### Exercise directions
In the data below, which lines hold "constraint"? Copy every one.
# # # # # # #
$ cat src/rtl/ir_decoder.sv
// Combinational split of an instruction word into its opcode, operand
// address and skip-condition fields.
module ir_decoder
    import cpu_pkg::*;
#(
    parameter int DATA_W = 16
) (
    input  logic [DATA_W-1:0] ir,
    output logic [3:0]        opcode,
    output logic [11:0]       operand,
    output logic [1:0]        cond,
    output logic              is_halt
);

    assign opcode  = ir[DATA_W-1 -: 4];
    assign operand = ir[11:0];
    // The condition overlaps the top of the operand field for SKIPCOND.
    assign cond    = ir[11:10];
    assign is_halt = (opcode == OP_HALT);

endmodule

$ cat src/rtl/fetch_decode.sv
// Instruction fetch/decode sequencer: owns the PC, fetches over req/ack,
// issues decoded fields over valid/ready and applies skip/jump redirects.
module fetch_decode
    import cpu_pkg::*;
#(
    parameter int                ADDR_W   = 12,
    parameter int                DATA_W   = 16,
    parameter logic [ADDR_W-1:0] RESET_PC = '0
) (
    input  logic              clk,
    input  logic              rst,
    output logic              mem_req,
    output logic [ADDR_W-1:0] mem_addr,
    input  logic              mem_ack,
    input  logic [DATA_W-1:0] mem_rdata,
    output logic              ex_valid,
    input  logic              ex_ready,
    output logic [3:0]        ex_opcode,
    output logic [11:0]       ex_operand,
    output logic [1:0]        ex_cond,
    input  logic              ex_done,
    input  logic              skip_take,
    input  logic              jump_valid,
    input  logic [ADDR_W-1:0] jump_target,
    output logic [ADDR_W-1:0] pc,
    output logic              halted
);

    fd_state_t         state;
    fd_state_t         next_state;
    logic [DATA_W-1:0] ir;
    logic [3:0]        dec_opcode;
    logic [11:0]       dec_operand;
    logic [1:0]        dec_cond;
    logic              dec_is_halt;

    ir_decoder #(.DATA_W(DATA_W)) u_ir_decoder (
        .ir      (ir),
        .opcode  (dec_opcode),
        .operand (dec_operand),
        .cond    (dec_cond),
        .is_halt (dec_is_halt)
    );

    always_ff @(posedge clk or posedge rst) begin
        if (rst) begin
            state <= ST_BOOT;
        end else begin
            state <= next_state;
        end
    end

    always_comb begin
        next_state = state;
        case (state)
            ST_BOOT:   next_state = ST_FETCH;
            ST_FETCH:  if (mem_ack) next_state = ST_DECODE;
            ST_DECODE: next_state = dec_is_halt ? ST_HALT : ST_ISSUE;
            ST_ISSUE:  if (ex_ready) next_state = ST_EXEC;
            ST_EXEC:   if (ex_done) next_state = ST_FETCH;
            ST_HALT:   next_state = ST_HALT;
            default:   next_state = ST_BOOT;
        endcase
    end

    // Handshake outputs decode straight from the state register.
    assign mem_req  = (state == ST_FETCH);
    assign ex_valid = (state == ST_ISSUE);
    assign halted   = (state == ST_HALT);
    assign mem_addr = pc;

    always_ff @(posedge clk or posedge rst) begin
        if (rst) begin
            pc         <= RESET_PC;
            ir         <= '0;
            ex_opcode  <= '0;
            ex_operand <= '0;
            ex_cond    <= '0;
        end else begin
            case (state)
                ST_FETCH: begin
                    if (mem_ack) begin
                        ir <= mem_rdata;
                        pc <= pc + ADDR_W'(1);
                    end
                end
                ST_DECODE: begin
                    ex_opcode  <= dec_opcode;
                    ex_operand <= dec_operand;
                    ex_cond    <= dec_cond;
                end
                ST_EXEC: begin
                    // Jump outranks skip; pc already points past the instruction.
                    if (ex_done) begin
                        if (jump_valid) begin
                            pc <= jump_target;
                        end else if (skip_take) begin
                            pc <= pc + ADDR_W'(1);
                        end
                    end
                end
                default: ;
            endcase
        end
    end

endmodule
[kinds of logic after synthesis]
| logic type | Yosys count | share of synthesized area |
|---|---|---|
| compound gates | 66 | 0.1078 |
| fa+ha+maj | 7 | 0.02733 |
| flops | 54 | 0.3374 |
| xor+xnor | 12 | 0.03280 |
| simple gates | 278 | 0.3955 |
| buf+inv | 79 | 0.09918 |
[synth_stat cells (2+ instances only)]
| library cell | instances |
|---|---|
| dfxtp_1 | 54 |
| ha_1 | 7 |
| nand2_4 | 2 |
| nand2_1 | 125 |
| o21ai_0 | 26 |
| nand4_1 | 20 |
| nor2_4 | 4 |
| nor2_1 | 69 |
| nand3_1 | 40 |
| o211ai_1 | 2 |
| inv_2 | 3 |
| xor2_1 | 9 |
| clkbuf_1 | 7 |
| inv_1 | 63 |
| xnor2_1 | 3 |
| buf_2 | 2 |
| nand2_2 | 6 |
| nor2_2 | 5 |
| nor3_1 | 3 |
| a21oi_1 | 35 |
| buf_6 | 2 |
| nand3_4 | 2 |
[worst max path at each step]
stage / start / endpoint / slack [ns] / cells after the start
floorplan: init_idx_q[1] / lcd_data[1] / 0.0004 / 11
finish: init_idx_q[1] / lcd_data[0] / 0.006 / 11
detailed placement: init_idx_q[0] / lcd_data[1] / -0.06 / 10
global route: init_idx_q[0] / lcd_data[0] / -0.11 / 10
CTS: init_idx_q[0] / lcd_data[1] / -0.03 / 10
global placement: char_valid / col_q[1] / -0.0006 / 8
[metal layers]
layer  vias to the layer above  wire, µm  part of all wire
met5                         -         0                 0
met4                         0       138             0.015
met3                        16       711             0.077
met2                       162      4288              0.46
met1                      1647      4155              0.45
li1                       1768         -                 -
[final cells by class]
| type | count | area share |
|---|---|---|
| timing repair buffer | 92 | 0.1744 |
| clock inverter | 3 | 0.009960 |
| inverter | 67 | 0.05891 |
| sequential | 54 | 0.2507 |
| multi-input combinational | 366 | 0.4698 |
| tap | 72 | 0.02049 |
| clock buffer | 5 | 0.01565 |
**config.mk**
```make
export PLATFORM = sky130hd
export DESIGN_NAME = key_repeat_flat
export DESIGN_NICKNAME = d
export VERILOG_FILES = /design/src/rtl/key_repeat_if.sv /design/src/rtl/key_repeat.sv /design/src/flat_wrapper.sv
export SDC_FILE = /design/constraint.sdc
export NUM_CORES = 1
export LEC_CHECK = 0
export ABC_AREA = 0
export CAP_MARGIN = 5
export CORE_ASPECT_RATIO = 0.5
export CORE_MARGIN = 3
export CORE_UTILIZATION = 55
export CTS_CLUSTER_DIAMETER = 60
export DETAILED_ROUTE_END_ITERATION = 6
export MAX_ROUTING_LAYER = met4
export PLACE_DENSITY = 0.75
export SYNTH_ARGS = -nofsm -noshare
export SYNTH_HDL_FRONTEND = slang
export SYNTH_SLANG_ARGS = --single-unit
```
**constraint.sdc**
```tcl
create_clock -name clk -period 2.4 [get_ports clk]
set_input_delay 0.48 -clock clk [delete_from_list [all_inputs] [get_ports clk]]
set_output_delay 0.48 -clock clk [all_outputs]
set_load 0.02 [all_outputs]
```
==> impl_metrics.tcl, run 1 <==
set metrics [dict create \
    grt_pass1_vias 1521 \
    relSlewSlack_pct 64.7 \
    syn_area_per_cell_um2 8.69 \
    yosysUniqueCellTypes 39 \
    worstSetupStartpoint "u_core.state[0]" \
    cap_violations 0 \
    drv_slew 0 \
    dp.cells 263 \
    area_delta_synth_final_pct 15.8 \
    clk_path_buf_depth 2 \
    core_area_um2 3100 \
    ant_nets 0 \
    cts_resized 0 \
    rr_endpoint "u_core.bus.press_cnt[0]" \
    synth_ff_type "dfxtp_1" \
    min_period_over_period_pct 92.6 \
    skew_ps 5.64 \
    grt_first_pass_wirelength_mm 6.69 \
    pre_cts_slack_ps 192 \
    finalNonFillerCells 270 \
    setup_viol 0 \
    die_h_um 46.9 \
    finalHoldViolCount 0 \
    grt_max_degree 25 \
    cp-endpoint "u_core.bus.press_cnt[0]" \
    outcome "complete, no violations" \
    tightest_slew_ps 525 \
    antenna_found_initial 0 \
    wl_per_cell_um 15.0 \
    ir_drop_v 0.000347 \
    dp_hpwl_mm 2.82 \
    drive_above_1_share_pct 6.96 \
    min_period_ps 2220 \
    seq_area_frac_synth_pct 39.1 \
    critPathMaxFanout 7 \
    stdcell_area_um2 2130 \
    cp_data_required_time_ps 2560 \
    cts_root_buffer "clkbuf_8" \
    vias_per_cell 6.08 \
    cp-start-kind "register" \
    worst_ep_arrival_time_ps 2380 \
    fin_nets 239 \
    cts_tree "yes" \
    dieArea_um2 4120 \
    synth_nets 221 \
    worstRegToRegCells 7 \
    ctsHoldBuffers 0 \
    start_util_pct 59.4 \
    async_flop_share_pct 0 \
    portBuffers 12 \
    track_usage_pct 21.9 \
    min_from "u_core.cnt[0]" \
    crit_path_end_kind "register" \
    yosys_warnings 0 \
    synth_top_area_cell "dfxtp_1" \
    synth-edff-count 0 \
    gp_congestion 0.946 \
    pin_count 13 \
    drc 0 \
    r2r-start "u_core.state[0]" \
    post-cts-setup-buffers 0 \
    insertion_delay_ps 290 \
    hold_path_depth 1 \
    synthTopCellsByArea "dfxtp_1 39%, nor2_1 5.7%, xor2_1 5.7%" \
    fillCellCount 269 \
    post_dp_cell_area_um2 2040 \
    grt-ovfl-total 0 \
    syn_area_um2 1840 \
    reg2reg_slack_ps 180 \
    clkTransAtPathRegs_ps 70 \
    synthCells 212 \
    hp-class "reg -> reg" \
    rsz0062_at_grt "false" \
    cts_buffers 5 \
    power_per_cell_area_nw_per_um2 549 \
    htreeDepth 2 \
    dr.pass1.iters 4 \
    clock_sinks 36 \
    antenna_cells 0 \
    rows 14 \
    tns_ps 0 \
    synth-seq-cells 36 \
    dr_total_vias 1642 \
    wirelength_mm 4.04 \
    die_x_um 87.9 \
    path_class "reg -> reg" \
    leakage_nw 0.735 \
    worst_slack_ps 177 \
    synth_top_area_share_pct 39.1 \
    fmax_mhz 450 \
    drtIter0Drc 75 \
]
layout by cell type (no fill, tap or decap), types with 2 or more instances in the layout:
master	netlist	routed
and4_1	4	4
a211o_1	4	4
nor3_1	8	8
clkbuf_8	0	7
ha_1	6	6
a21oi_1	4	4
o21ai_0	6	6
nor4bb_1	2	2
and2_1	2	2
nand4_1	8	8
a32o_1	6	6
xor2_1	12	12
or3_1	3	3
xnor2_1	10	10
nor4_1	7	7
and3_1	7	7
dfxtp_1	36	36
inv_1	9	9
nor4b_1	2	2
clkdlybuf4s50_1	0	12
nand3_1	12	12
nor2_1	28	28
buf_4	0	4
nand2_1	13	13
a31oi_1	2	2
**src/rtl/stack_pkg.sv**
```systemverilog
// stack_pkg: command and state encodings shared by the stack controller.
package stack_pkg;
  typedef enum logic [1:0] {
    OP_NOP     = 2'd0,
    OP_PUSH    = 2'd1,
    OP_POP     = 2'd2,
    OP_REPLACE = 2'd3
  } op_t;
  typedef enum logic [1:0] {
    IDLE = 2'd0,
    WR   = 2'd1,
    RD1  = 2'd2,
    RD2  = 2'd3
  } state_t;
endpackage

```
**src/rtl/stack_ctrl.sv**
```systemverilog
// stack_ctrl: data stack sequencer caching tos/nos and spilling deeper words to a registered-read RAM.
module stack_ctrl
  import stack_pkg::*;
#(
  parameter int AW = 8,
  parameter int DW = 32,
  parameter int MAX_DEPTH = (1 << AW) + 2
) (
  input  logic          clk,
  input  logic          rst,
  input  logic          cmd_valid,
  input  logic [1:0]    cmd_op,
  input  logic [DW-1:0] cmd_data,
  output logic          cmd_ready,
  input  logic          clr_err,
  output logic [DW-1:0] tos,
  output logic [DW-1:0] nos,
  output logic [AW+1:0] depth,
  output logic          overflow,
  output logic          underflow,
  output logic [AW-1:0] ram_addr,
  output logic [DW-1:0] ram_wdata,
  output logic          ram_wen,
  input  logic [DW-1:0] ram_rdata
);
  localparam logic [AW+1:0] FULL = (AW+2)'(MAX_DEPTH);
  localparam logic [AW+1:0] ONE  = (AW+2)'(1);
  localparam logic [AW+1:0] TWO  = (AW+2)'(2);
  state_t state;
  logic [AW:0] sp, sp_dec;
  assign cmd_ready = state == IDLE;
  assign sp_dec = sp - 1'b1;
  always_ff @(posedge clk) begin
    if (rst) begin
      state     <= IDLE;
      tos       <= '0;
      nos       <= '0;
      depth     <= '0;
      sp        <= '0;
      overflow  <= 1'b0;
      underflow <= 1'b0;
      ram_addr  <= '0;
      ram_wdata <= '0;
      ram_wen   <= 1'b0;
    end else begin
      ram_wen <= 1'b0;
      // clear first so an error raised this same cycle wins
      if (clr_err) begin
        overflow  <= 1'b0;
        underflow <= 1'b0;
      end
      case (state)
        IDLE: if (cmd_valid) begin
          case (op_t'(cmd_op))
            OP_NOP: ;
            OP_PUSH: if (depth == FULL) overflow <= 1'b1;
            else begin
              tos   <= cmd_data;
              nos   <= tos;
              depth <= depth + ONE;
              if (depth >= TWO) begin
                ram_addr  <= sp[AW-1:0];
                ram_wdata <= nos;
                ram_wen   <= 1'b1;
                sp        <= sp + 1'b1;
                state     <= WR;
              end
            end
            OP_POP: if (depth == '0) underflow <= 1'b1;
            else begin
              tos   <= nos;
              depth <= depth - ONE;
              if (depth <= TWO) nos <= '0;
              else begin
                ram_addr <= sp_dec[AW-1:0];
                sp       <= sp_dec;
                state    <= RD1;
              end
            end
            OP_REPLACE: tos <= cmd_data;
          endcase
        end
        WR:  state <= IDLE;
        RD1: state <= RD2;
        RD2: begin
          nos   <= ram_rdata;
          state <= IDLE;
        end
        default: state <= IDLE;
      endcase
    end
  end
endmodule

```
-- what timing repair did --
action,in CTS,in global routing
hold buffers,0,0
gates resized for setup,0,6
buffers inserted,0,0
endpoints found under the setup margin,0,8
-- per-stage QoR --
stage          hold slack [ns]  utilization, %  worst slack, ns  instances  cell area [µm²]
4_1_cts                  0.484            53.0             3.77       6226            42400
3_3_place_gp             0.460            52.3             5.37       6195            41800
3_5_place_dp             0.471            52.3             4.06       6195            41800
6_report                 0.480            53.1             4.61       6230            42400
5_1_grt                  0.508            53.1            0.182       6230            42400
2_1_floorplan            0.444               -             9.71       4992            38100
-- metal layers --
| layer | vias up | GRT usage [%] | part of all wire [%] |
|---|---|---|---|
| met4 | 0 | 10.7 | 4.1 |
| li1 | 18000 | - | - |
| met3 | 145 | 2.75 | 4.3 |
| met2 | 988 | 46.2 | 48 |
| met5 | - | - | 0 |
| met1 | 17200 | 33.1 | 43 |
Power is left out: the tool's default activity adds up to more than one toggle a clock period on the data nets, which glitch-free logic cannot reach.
[src/rtl/input_port_if.sv]
// Switch/button entry and CPU IN-handshake signals of input_port.
// The slave side is the port itself; the master side is the board/CPU environment.
interface input_port_if #(
  parameter int unsigned DataWidth  = 16,
  parameter int unsigned CountWidth = 3
);
  logic [DataWidth-1:0]  sw;
  logic                  btn;
  logic                  status;
  logic [DataWidth-1:0]  in_data;
  logic                  control;
  logic [CountWidth-1:0] count;
  logic                  full;
  logic                  overflow;

  modport master (
    output sw, btn, status,
    input  in_data, control, count, full, overflow
  );

  modport slave (
    input  sw, btn, status,
    output in_data, control, count, full, overflow
  );
endinterface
# # # # # # #
### Response
export SDC_FILE = /design/constraint.sdc
**constraint.sdc**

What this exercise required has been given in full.